This sort of approach (and others i've seen like it) always appeal to my inner engineer, trying to optimize and balance tradeoffs between model architectures and combine two things to yield the best of both worlds

But based on my understanding of the Bitter Lesson (http://www.incompleteideas.net/IncIdeas/BitterLesson.html), this is precisely the wrong approach in the long term. I'm linking the actual text of the bitter lesson because I think it's misunderstood (or I just don't agree with how i've seen it used in discourse). Specifically:

  The bitter lesson is based on the historical observations that 1) AI researchers have often tried to build knowledge into their agents, 2) this always helps in the short term, and is personally satisfying to the researcher, but 3) in the long run it plateaus and even inhibits further progress, and 4) breakthrough progress eventually arrives by an opposing approach based on scaling computation by search and learning. The eventual success is tinged with bitterness, and often incompletely digested, because it is success over a favored, human-centric approach. 
This architecture feels specifically like "trying to build knowlege into the agent that will help in the short term" but will plateau long term. That's not to say that there won't be some interesting learnings or things built on top of it, but I doubt that there's a lot of juice to squeeze with this kind of approach IMO.

Replies

3PStoday at 4:16 PM

This feels like the opposite to me? The MoT architecture looks like the ideal that the Bitter Lesson alludes to - just take all of your data in all of your formats (audio, image, text, action, video) and dump it all into a single shared latent space. Then let the model sort things out, with just enough structure to handle the different requirements/output formats needed (e.g. autoregressive stuff for sequence modeling/prediction, diffusion stuff for generation).

aabditoday at 5:06 PM

This is mostly a decompression, it’s fairly standard nowadays. The point is to get the data from the internal compressed version into the human usable version.
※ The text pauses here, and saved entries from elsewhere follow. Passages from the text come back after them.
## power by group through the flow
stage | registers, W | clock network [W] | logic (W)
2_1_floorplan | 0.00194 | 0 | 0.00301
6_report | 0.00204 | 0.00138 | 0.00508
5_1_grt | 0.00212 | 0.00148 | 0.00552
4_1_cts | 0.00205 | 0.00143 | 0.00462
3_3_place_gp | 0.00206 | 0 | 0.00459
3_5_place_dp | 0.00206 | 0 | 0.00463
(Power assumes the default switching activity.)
[src/rtl/cpu_ctrl_if.sv]
// cpu_ctrl_if: opcode/flag inputs and datapath strobes between the controller and the datapath
interface cpu_ctrl_if;
  logic [2:0] opcode;
  logic zero, rd, wr, load_ir, ir_sel, inc_pc, load_pc, load_acc, alu_ena, datactl_ena;
  modport master(input opcode, zero,
                 output rd, wr, load_ir, ir_sel, inc_pc, load_pc, load_acc, alu_ena, datactl_ena);
  modport slave(output opcode, zero,
                input rd, wr, load_ir, ir_sel, inc_pc, load_pc, load_acc, alu_ena, datactl_ena);
endinterface

[src/rtl/cpu_ctrl_fsm.sv]
// cpu_ctrl_fsm: fetch/decode/execute sequencer for the 8-bit accumulator CPU; define CPU_CTRL_RESUME_EN to allow leaving HALT via resume
module cpu_ctrl_fsm #(
  parameter int INSN_CNT_W = 16
) (
  input  logic                  clk,
  input  logic                  rst,
  input  logic                  ena,
`ifdef CPU_CTRL_RESUME_EN
  input  logic                  resume,
`endif
  cpu_ctrl_if.master            bus,
  output logic                  halt,
  output logic [2:0]            state,
  output logic [INSN_CNT_W-1:0] insn_cnt
);
  typedef enum logic [2:0] {S_FH, S_FL, S_DEC, S_ALU, S_MEM, S_WB, S_PC, S_HALT} state_t;
  state_t st, nxt;
  logic [2:0] op_q;
  logic zero_q, en, mem_op, sto, skz, wake, retire;
`ifdef CPU_CTRL_RESUME_EN
  assign wake = st == S_HALT && resume;
`else
  assign wake = 1'b0;
`endif
  assign retire = st == S_PC || wake;
  assign en = ena && !rst;
  assign mem_op = op_q inside {3'b010, 3'b011, 3'b100, 3'b101};
  assign sto = op_q == 3'b110;
  assign skz = op_q == 3'b001 && zero_q;
  assign state = st;
  always_comb begin
    nxt = st == S_FH  ? S_FL :
          st == S_FL  ? S_DEC :
          st == S_DEC ? (bus.opcode == 3'b000 ? S_HALT : S_ALU) :
          st == S_ALU ? S_MEM :
          st == S_MEM ? S_WB :
          st == S_WB  ? S_PC :
          st == S_PC  ? S_FH :
          (wake ? S_FH : S_HALT);
    bus.rd          = en && (st inside {S_FH, S_FL} || (st inside {S_ALU, S_MEM} && mem_op));
    bus.load_ir     = en && st inside {S_FH, S_FL};
    bus.ir_sel      = en && st == S_FL;
    bus.inc_pc      = en && (st inside {S_FH, S_FL} || (st inside {S_WB, S_PC} && skz));
    bus.load_pc     = en && st == S_PC && op_q == 3'b111;
    bus.load_acc    = en && st == S_MEM && mem_op;
    bus.alu_ena     = en && st == S_ALU;
    bus.wr          = en && st inside {S_MEM, S_WB} && sto;
    bus.datactl_ena = en && st inside {S_MEM, S_WB} && sto;
    halt            = !rst && st == S_HALT;
  end
  always_ff @(posedge clk) begin
    if (rst) begin
      st       <= S_FH;
      op_q     <= '0;
      zero_q   <= 1'b0;
      insn_cnt <= '0;
    end else if (ena) begin
      st <= nxt;
      if (st == S_DEC) begin
        op_q   <= bus.opcode;
        zero_q <= bus.zero;
      end
      if (retire) insn_cnt <= insn_cnt + 1'b1;
    end
  end
endmodule
[src/flat_wrapper.sv]
// flat-port wrapper written by rule: the top's interface ports become plain ports
module cpu_ctrl_fsm_flat 
#(
  parameter int INSN_CNT_W = 16
)
  (clk, rst, ena, halt, state, insn_cnt, bus_opcode, bus_zero, bus_rd, bus_wr, bus_load_ir, bus_ir_sel, bus_inc_pc, bus_load_pc, bus_load_acc, bus_alu_ena, bus_datactl_ena);
  cpu_ctrl_if bus_i ();
  input  logic clk;
  input  logic rst;
  input  logic ena;
  output logic halt;
  output logic [2:0] state;
  output logic [INSN_CNT_W-1:0] insn_cnt;
  input wire logic [$bits(bus_i.opcode)-1:0] bus_opcode;
  input wire logic [$bits(bus_i.zero)-1:0] bus_zero;
  output wire logic [$bits(bus_i.rd)-1:0] bus_rd;
  output wire logic [$bits(bus_i.wr)-1:0] bus_wr;
  output wire logic [$bits(bus_i.load_ir)-1:0] bus_load_ir;
  output wire logic [$bits(bus_i.ir_sel)-1:0] bus_ir_sel;
  output wire logic [$bits(bus_i.inc_pc)-1:0] bus_inc_pc;
  output wire logic [$bits(bus_i.load_pc)-1:0] bus_load_pc;
  output wire logic [$bits(bus_i.load_acc)-1:0] bus_load_acc;
  output wire logic [$bits(bus_i.alu_ena)-1:0] bus_alu_ena;
  output wire logic [$bits(bus_i.datactl_ena)-1:0] bus_datactl_ena;
  assign bus_i.opcode = bus_opcode;
  assign bus_i.zero = bus_zero;
  assign bus_rd = bus_i.rd;
  assign bus_wr = bus_i.wr;
  assign bus_load_ir = bus_i.load_ir;
  assign bus_ir_sel = bus_i.ir_sel;
  assign bus_inc_pc = bus_i.inc_pc;
  assign bus_load_pc = bus_i.load_pc;
  assign bus_load_acc = bus_i.load_acc;
  assign bus_alu_ena = bus_i.alu_ena;
  assign bus_datactl_ena = bus_i.datactl_ena;
  cpu_ctrl_fsm #(.INSN_CNT_W(INSN_CNT_W)) u_core (.clk(clk), .rst(rst), .ena(ena), .bus(bus_i), .halt(halt), .state(state), .insn_cnt(insn_cnt));
endmodule
[config.mk]
export PLATFORM = sky130hd
export DESIGN_NAME = cpu_ctrl_fsm_flat
export DESIGN_NICKNAME = d
export VERILOG_FILES = /design/src/rtl/cpu_ctrl_if.sv /design/src/rtl/cpu_ctrl_fsm.sv /design/src/flat_wrapper.sv
export SDC_FILE = /design/constraint.sdc
export NUM_CORES = 1
export LEC_CHECK = 0
export CAP_MARGIN = 10
export CORE_MARGIN = 8
export CORE_UTILIZATION = 30
export CTS_CLUSTER_SIZE = 28
export DETAILED_ROUTE_END_ITERATION = 16
export GPL_ROUTABILITY_DRIVEN = 0
export SLEW_MARGIN = 20
export SYNTH_ARGS = -nofsm -noshare
export SYNTH_HDL_FRONTEND = slang
export SYNTH_SLANG_ARGS = --single-unit
[constraint.sdc]
create_clock -name clk -period 2.5 [get_ports clk]
set_input_delay 0.5 -clock clk [delete_from_list [all_inputs] [get_ports clk]]
set_output_delay 0.5 -clock clk [all_outputs]
set_load 0.01 [all_outputs]
* Word-level counts from Yosys, hierarchy flattened
Cells that the tools add are included.
Cells by class: add/sub/neg operators 1, multipliers 0, div/mod/pow operators 0, magnitude comparators 0, equality and inequality tests 14, shift-type cells 0, multiplexer cells 8, bitwise gates (word level) 0, reduce and logical (&&, ||, !) cells 28
Operators by type and width (count):
- $eq 3x3->1 const B | 8
- $mux 3 | 8
- $add 16x1->16 const B | 1
- $logic_and 1x1->1 | 16
- $eq 3x2->1 const B | 4
- $reduce_bool 2->1 | 4
- $eq 3x1->1 const B | 2
- $logic_not 3->1 | 2
- $reduce_and 2->1 | 2
- $reduce_bool 4->1 | 1
- $logic_or 1x1->1 | 2
- $logic_not 1->1 | 1
Storage, ports and cells: bits in registers 23, bits in latches 0, bits in writable memories 0, ROM bits 0, output and inout bits 29, logic and storage cells 55, memories kept 0

* Depth between registers and ports, before layout
word-level depth 8, gate-level depth with buffers 7, mapped depth without buffers 6

* Worst setup path before layout
No wires, ideal clock.
path kind input to output, start point input port rst, end point output port bus_wr, data arrival time 1.750 ns, data required time 2.000 ns, slack 0.250 ns, cell stages on the path 4, buffers on the path 2, path through clkbuf_1 or3_1 nor4_1 buf_4
On the way: word-level cells in the longest chain between the ends 4
RTL lines:
- start, declared | line flat_wrapper.sv:9 | input logic rst;
- $logic_not 1->1 | line cpu_ctrl_fsm.sv:26 | assign en = ena && !rst;
- $logic_and 1x1->1 | line cpu_ctrl_fsm.sv:26
- $logic_and 1x1->1 (2 in a row)
- end, declared | line flat_wrapper.sv:17 | output wire logic [$bits(bus_i.wr)-1:0] bus_wr;
Every way passes these cells.

* Final worst setup path
start point input port ena, end point output port bus_load_ir
On the way: word-level cells in the longest chain between the ends 2
RTL lines:
- start, declared | line flat_wrapper.sv:10 | input logic ena;
- $logic_and 1x1->1 | line cpu_ctrl_fsm.sv:26
- $logic_and 1x1->1 | line cpu_ctrl_fsm.sv:41 | bus.load_ir = en && st inside {S_FH, S_FL};
- end, declared | line flat_wrapper.sv:18 | output wire logic [$bits(bus_i.load_ir)-1:0] bus_load_ir;
Every way passes these cells.

==> qor.csv <==
stage,metric,value,unit
pwr,pwr-share-seq,53.9,%
logic_synthesis,synthTopCellsByArea,"dfxtp_1, xnor2_1, nor2_1",
final_layout,num-fill-cells,395,
detailed_routing,vias,1223,
placement,dpl-instance-area,1684,µm²
floorplanning,ioPinCount,36,
final_layout,area_growth,38.16,%
sta,setup_tns,0,ns
grt,grt_max_degree,28,
sta,skew,0.005344,ns
placement,io_buffers,35,
logic_synthesis,synth_edf_count,0,
final_layout,layout.nets,201,
setup_path,r2r_cells,5,
detailed_routing,antenna_left,0,
pwr,cellPowerDensity,400.8,nW/µm²
setup_path,r2r_slack,0.83,ns
flow_run,drv_cap,0,
logic_synthesis,synth_area,1252,µm²
placement,dp_cells,237,
detailed_routing,route.detailed.drc,0,
final_layout,fin_util,43.26,%
detailed_routing,drt_wl_total,3347,µm
setup_path,crit_path_top_delay_cell,clkdlybuf4s50_1,
pwr,p_comb_share,12.9,%
sta,post-route-min-period,2.456,ns
final_layout,drive_above_1_share,12.04,%
floorplanning,start_util,31.31,%
setup_path,r2r-end,u_core.insn_cnt[14],
clocking,clk_latency,0.27,ns
grt,grt_overflow_total,0,
pwr,ir_drop,0.0003191,V
clocking,hold_buffers,0,
setup_path,cp_max_fo,3,
sta,fin_crit_sh,98.26,%
floorplanning,core-area,4000,µm²
logic_synthesis,ys_warn_count,0,
logic_synthesis,synth_area_leader_cell,dfxtp_1,
sta,rsz0062_at_grt,no,
pwr,p_switching,167.0,µW
sta,fin_ws,0.04358,ns
grt,grt_usage,10.55,%
logic_synthesis,yosysSeqAreaShare,36.76,%
sta,max_slew_margin,73.66,%
logic_synthesis,netlist_instances,151,
logic_synthesis,synth-seq-cells,23,
setup_path,critPathRequiredTime,2.00,ns
pwr,p_sw_share,24.08,%
pwr,intPower,526.6,µW
setup_path,cp.buffers_inverters,4,
placement,hpwl,2469,µm
final_layout,design_area,1730,µm²
clocking,clk_path_buf_depth,2,
detailed_routing,drt_iter0_drc,98,
setup_path,end_kind,output port,
detailed_routing,routedWlPerCell,13.89,µm
setup_path,r2r-start,u_core.state[0],
detailed_routing,first_pass_iters,4,
floorplanning,die_h,80.61,µm
setup_path,cp_top_family,buffers and inverters,
run_status,status,finished clean,
worst_hold_path,hp-start,u_core.insn_cnt[15],
setup_path,crit_chain,clkdlybuf4s50_1 -> inv_1 -> or3_1 -> buf_4 -> nor2_1 -> clkdlybuf4s15_1,
grt,first_global_vias,1146,
logic_synthesis,synth.distinct_cells,35,
clocking,ctsHtreeMaxLevel,1,
sta,setup_violations,0,
pwr,leakage,0.0005977,µW
worst_hold_path,hold_class,reg2reg,
sta,max_freq,407.1,MHz
clocking,cts.sinks,23,
clocking,cts_root_buf,clkbuf_8,
floorplanning,rows,23,
final_layout,finalNonFillerCells,241,
sta,hold_violations,0,
final_layout,diodes,0,
logic_synthesis,syn_area_per_cell,8.294,µm²
worst_hold_path,whs_path_depth,2,
logic_synthesis,synth_top_area_share,36.76,%
setup_path,setup.worst_path.class,in2out,
pwr,clock_power_share,33.1,%
sta,tightest_slew,0.3921,ns
clocking,numCtsBuffers,3,
worst_hold_path,min_to,u_core.insn_cnt[15],
detailed_routing,avgViaCountPerCell,5.075,
floorplanning,fp.dieW,80.61,µm
clocking,cts_tree,yes,
floorplanning,dieArea,6498,µm²
grt,antenna_found_initial,0,
logic_synthesis,synthArstFlopShare,0,%
logic_synthesis,syn-num-nets,160,
placement,dp_slack,-0.4047,ns
logic_synthesis,synth_top_flop_cell,dfxtp_1,
setup_path,critical_path.max_stage_delay,0.49,ns
clocking,clk_pin_slew,0.08,ns
sta,slew_viol_final,0,
grt,grt_pass1_wl,5526,µm
setup_path,start_kind,primary input,
setup_path,crit_arrival,1.96,ns
==> registers in the layout, summed over array words and instances, names as in the netlist <==
signal	count
u_core.zero_q	1
u_core.insn_cnt	16
u_core.op_q	3
u_core.state	3
==> layout by cell type (no fill, tap or decap), types with 2 or more instances in the layout <==
cell type,synthesis,layout
inv_1,5,5
xnor2_1,11,11
nand3_1,6,6
nand4_1,3,3
a21oi_1,10,10
clkdlybuf4s50_1,0,26
dfxtp_1,23,23
nor3_1,11,11
nor4_1,4,2
nor4_2,3,5
o21ai_0,5,5
nor2_1,20,20
dlygate4sd2_1,0,3
ha_1,2,2
clkbuf_8,0,3
nand2_1,13,13
mux2i_1,5,5
nand4b_1,2,2
and2_1,2,2
buf_2,0,2
and3_1,2,2
or3_1,3,3
buf_4,1,8
==> metal layers <==
metal	share of wire (%)	routed length, µm	GRT usage, %
met5	0	0	0
met4	1.5	49	4.364
met3	5.4	181	3.795
met2	48	1592	17.00
met1	46	1523	12.29
==> metrics by stage <==
step | total power [µW] | hold slack, ns
6_report | 693.6 | 0.5014
4_1_cts | 704.4 | 0.5040
3_3_place_gp | 470.8 | 0.4829
2_1_floorplan | 429.6 | 0.4510
5_1_grt | 727.0 | 0.5480
3_5_place_dp | 473.1 | 0.4906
We can technically reason at pixel or char level encodings but it’s going to be much more expensive generally. Think of the overall technique as a way to get computer go faster.

You see it with Qwen talker, most multimodal projectors, etc

samuelknighttoday at 4:54 PM

Except this model has a broader domain than text-LLM models. More than the old omni models too since it takes video input. The architecture is exotic but I don't see tuning here that is more extreme than open models released every day.